--- Activity ---
Pick every line out of the entries below that holds the string "penable", and report them.

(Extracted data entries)
┏━━

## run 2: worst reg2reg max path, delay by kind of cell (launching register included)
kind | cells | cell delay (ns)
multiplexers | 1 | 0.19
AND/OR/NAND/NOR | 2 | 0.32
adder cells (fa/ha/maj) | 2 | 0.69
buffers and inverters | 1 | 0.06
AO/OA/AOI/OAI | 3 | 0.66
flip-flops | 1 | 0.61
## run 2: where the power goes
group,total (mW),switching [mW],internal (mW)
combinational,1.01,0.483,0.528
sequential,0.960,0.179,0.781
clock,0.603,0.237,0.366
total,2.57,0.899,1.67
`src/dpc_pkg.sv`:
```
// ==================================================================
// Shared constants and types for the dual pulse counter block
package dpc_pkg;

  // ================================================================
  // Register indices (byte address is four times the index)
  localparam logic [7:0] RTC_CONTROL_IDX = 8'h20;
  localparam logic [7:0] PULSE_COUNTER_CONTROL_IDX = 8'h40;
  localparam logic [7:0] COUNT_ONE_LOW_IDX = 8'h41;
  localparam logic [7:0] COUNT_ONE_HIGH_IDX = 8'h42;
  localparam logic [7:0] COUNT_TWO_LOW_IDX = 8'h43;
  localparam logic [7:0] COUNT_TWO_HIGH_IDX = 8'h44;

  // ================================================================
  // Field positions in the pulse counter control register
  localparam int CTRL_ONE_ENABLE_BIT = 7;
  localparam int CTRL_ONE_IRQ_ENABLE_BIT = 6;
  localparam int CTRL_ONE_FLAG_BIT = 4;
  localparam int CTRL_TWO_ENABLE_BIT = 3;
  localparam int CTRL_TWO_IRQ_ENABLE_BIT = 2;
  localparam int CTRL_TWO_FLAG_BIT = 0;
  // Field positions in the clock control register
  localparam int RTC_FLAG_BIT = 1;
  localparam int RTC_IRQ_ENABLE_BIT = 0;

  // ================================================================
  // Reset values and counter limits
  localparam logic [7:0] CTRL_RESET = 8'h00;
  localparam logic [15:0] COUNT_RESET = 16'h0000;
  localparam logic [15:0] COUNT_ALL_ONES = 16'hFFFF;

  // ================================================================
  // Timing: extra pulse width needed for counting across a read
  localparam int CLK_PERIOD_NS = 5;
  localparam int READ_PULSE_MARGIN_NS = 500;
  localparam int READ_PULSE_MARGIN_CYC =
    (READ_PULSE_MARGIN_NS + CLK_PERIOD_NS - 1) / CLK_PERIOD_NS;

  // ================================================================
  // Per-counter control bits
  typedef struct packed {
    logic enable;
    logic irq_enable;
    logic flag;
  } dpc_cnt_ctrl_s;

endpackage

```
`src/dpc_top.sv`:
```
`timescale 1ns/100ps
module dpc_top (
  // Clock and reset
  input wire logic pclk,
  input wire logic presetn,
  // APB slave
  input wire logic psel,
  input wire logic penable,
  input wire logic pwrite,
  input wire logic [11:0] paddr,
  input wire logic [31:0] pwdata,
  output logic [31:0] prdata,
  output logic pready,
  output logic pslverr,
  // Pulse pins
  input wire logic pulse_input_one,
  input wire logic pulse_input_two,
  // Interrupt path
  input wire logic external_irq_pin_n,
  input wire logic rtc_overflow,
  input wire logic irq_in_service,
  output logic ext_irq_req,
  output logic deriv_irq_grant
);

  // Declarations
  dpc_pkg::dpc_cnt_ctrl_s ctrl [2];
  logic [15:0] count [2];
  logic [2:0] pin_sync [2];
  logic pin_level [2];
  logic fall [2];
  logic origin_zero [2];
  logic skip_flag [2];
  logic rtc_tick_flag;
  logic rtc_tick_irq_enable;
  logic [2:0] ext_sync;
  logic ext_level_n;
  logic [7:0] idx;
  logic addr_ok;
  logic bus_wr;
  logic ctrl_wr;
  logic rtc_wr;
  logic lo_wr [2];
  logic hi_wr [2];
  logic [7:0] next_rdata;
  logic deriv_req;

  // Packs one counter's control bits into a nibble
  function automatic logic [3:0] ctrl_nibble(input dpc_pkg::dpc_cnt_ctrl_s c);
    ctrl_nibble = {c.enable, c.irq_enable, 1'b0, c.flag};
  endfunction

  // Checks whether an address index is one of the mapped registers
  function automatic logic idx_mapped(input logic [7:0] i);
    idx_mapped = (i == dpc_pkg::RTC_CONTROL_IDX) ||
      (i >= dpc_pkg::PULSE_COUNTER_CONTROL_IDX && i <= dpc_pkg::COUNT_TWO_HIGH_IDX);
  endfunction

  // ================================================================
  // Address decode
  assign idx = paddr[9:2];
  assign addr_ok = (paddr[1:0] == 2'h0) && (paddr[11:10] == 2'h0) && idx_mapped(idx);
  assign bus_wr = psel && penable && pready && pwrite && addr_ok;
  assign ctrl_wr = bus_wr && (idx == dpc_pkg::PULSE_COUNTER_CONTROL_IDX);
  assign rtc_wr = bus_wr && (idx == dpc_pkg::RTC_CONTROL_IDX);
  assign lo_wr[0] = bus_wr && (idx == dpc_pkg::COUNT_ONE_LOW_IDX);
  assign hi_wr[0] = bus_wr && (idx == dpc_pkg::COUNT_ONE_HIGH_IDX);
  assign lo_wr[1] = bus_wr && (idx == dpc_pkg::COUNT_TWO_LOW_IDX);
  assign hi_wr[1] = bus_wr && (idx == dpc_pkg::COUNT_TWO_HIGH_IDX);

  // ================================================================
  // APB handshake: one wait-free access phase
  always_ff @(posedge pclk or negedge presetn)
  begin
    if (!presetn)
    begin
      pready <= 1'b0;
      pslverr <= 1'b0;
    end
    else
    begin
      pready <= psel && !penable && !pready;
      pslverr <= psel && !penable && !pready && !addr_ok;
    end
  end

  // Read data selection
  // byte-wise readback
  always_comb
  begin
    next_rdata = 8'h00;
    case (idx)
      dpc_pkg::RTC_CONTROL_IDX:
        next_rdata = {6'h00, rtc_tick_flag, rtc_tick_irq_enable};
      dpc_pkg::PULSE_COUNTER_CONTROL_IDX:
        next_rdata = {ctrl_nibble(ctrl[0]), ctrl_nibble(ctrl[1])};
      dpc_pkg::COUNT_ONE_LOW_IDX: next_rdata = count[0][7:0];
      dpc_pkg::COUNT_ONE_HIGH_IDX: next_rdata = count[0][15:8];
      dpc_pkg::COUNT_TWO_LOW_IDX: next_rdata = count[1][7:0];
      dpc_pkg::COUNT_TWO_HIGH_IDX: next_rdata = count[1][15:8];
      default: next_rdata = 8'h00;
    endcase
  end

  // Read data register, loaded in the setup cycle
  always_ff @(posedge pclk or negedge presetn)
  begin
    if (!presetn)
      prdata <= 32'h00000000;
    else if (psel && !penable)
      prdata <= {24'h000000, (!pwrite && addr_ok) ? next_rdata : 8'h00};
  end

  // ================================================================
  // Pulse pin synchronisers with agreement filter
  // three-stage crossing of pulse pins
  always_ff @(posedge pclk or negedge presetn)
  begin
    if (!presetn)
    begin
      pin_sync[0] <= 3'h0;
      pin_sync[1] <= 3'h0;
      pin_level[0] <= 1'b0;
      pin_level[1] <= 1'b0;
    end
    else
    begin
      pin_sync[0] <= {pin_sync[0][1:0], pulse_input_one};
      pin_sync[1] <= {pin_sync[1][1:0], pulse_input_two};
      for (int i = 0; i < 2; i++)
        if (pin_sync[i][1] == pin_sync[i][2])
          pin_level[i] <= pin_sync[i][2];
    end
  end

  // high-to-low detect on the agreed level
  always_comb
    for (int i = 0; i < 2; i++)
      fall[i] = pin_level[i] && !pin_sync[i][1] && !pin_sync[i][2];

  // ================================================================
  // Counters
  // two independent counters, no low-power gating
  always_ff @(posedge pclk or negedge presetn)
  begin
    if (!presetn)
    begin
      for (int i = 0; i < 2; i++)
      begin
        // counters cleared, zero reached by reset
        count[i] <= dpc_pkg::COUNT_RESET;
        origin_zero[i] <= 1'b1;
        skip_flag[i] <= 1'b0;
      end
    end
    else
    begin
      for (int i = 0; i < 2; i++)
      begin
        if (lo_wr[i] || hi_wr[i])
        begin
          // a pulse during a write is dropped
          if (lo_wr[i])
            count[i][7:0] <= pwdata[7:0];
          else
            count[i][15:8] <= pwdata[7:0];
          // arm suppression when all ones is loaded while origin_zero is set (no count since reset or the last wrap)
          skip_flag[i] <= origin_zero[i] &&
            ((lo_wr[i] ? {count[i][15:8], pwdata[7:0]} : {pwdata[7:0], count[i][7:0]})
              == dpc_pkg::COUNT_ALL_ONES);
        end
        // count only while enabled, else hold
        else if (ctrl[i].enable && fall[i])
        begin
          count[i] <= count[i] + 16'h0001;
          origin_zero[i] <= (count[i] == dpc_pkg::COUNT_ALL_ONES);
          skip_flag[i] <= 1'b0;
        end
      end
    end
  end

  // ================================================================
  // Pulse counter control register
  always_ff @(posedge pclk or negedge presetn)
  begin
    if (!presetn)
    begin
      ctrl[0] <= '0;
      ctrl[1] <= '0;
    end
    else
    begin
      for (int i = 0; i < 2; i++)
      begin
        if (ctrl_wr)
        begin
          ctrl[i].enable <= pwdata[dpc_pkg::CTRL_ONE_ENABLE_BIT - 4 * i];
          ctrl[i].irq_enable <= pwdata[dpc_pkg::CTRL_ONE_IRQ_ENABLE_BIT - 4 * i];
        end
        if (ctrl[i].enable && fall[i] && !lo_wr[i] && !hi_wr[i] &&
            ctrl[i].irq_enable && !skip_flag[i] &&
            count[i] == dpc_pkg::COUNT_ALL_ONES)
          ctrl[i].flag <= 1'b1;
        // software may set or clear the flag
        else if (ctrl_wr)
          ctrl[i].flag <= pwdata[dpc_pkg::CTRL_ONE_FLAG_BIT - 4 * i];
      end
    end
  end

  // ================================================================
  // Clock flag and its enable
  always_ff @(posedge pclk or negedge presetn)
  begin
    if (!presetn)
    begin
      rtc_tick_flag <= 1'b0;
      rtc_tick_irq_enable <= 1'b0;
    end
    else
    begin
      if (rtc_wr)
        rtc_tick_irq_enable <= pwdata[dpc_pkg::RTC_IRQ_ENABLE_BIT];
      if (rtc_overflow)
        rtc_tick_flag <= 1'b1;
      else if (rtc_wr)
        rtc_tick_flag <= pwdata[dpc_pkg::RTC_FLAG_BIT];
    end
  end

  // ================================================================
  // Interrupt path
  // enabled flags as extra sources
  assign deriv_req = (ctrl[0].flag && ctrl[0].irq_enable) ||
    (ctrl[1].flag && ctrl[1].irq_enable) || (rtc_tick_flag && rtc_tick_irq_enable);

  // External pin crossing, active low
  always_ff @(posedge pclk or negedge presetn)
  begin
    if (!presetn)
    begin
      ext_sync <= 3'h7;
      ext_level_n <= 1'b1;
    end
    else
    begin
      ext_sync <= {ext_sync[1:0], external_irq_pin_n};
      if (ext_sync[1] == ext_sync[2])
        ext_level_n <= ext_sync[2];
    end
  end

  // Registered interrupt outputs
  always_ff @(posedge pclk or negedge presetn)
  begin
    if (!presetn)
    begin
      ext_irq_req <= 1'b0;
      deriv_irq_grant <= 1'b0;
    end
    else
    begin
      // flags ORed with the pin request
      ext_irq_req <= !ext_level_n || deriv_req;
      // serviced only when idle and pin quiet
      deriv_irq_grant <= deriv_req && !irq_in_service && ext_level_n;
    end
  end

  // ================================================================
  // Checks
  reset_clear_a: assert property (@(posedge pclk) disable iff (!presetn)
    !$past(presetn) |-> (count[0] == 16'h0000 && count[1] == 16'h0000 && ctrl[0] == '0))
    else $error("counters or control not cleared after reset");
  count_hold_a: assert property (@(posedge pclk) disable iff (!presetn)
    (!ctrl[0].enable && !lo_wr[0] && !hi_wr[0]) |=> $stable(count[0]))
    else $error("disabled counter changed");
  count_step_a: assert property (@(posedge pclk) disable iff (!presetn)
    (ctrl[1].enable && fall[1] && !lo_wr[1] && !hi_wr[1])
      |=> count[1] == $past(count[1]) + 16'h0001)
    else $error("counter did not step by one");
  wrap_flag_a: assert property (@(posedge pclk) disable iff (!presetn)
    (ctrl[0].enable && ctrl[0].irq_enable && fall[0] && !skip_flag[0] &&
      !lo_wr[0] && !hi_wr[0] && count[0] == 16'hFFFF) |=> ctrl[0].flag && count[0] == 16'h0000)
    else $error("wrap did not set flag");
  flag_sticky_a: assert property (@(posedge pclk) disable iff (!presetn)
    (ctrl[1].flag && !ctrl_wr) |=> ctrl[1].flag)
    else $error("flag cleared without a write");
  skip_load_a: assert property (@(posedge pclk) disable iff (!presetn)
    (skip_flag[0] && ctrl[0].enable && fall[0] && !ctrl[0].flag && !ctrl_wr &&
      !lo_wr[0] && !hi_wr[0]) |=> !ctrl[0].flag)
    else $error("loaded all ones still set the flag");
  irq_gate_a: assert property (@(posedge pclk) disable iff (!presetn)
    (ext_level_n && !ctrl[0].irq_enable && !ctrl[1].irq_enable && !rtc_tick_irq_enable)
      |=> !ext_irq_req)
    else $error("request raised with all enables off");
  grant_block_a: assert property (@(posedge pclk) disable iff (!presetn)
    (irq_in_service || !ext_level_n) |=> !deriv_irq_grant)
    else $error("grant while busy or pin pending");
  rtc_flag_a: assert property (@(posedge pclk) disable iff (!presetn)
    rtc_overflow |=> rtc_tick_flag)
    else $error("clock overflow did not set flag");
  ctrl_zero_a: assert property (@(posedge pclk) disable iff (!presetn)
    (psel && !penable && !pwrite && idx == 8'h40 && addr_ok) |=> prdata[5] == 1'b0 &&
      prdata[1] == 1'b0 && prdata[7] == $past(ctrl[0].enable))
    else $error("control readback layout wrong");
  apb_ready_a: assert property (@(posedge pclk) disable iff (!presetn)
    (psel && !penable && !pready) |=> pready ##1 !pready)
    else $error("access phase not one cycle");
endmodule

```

┗━━

--- Result of the task ---
  input wire logic penable,
  assign bus_wr = psel && penable && pready && pwrite && addr_ok;
      pready <= psel && !penable && !pready;
      pslverr <= psel && !penable && !pready && !addr_ok;
    else if (psel && !penable)
    (psel && !penable && !pwrite && idx == 8'h40 && addr_ok) |=> prdata[5] == 1'b0 &&
    (psel && !penable && !pready) |=> pready ##1 !pready)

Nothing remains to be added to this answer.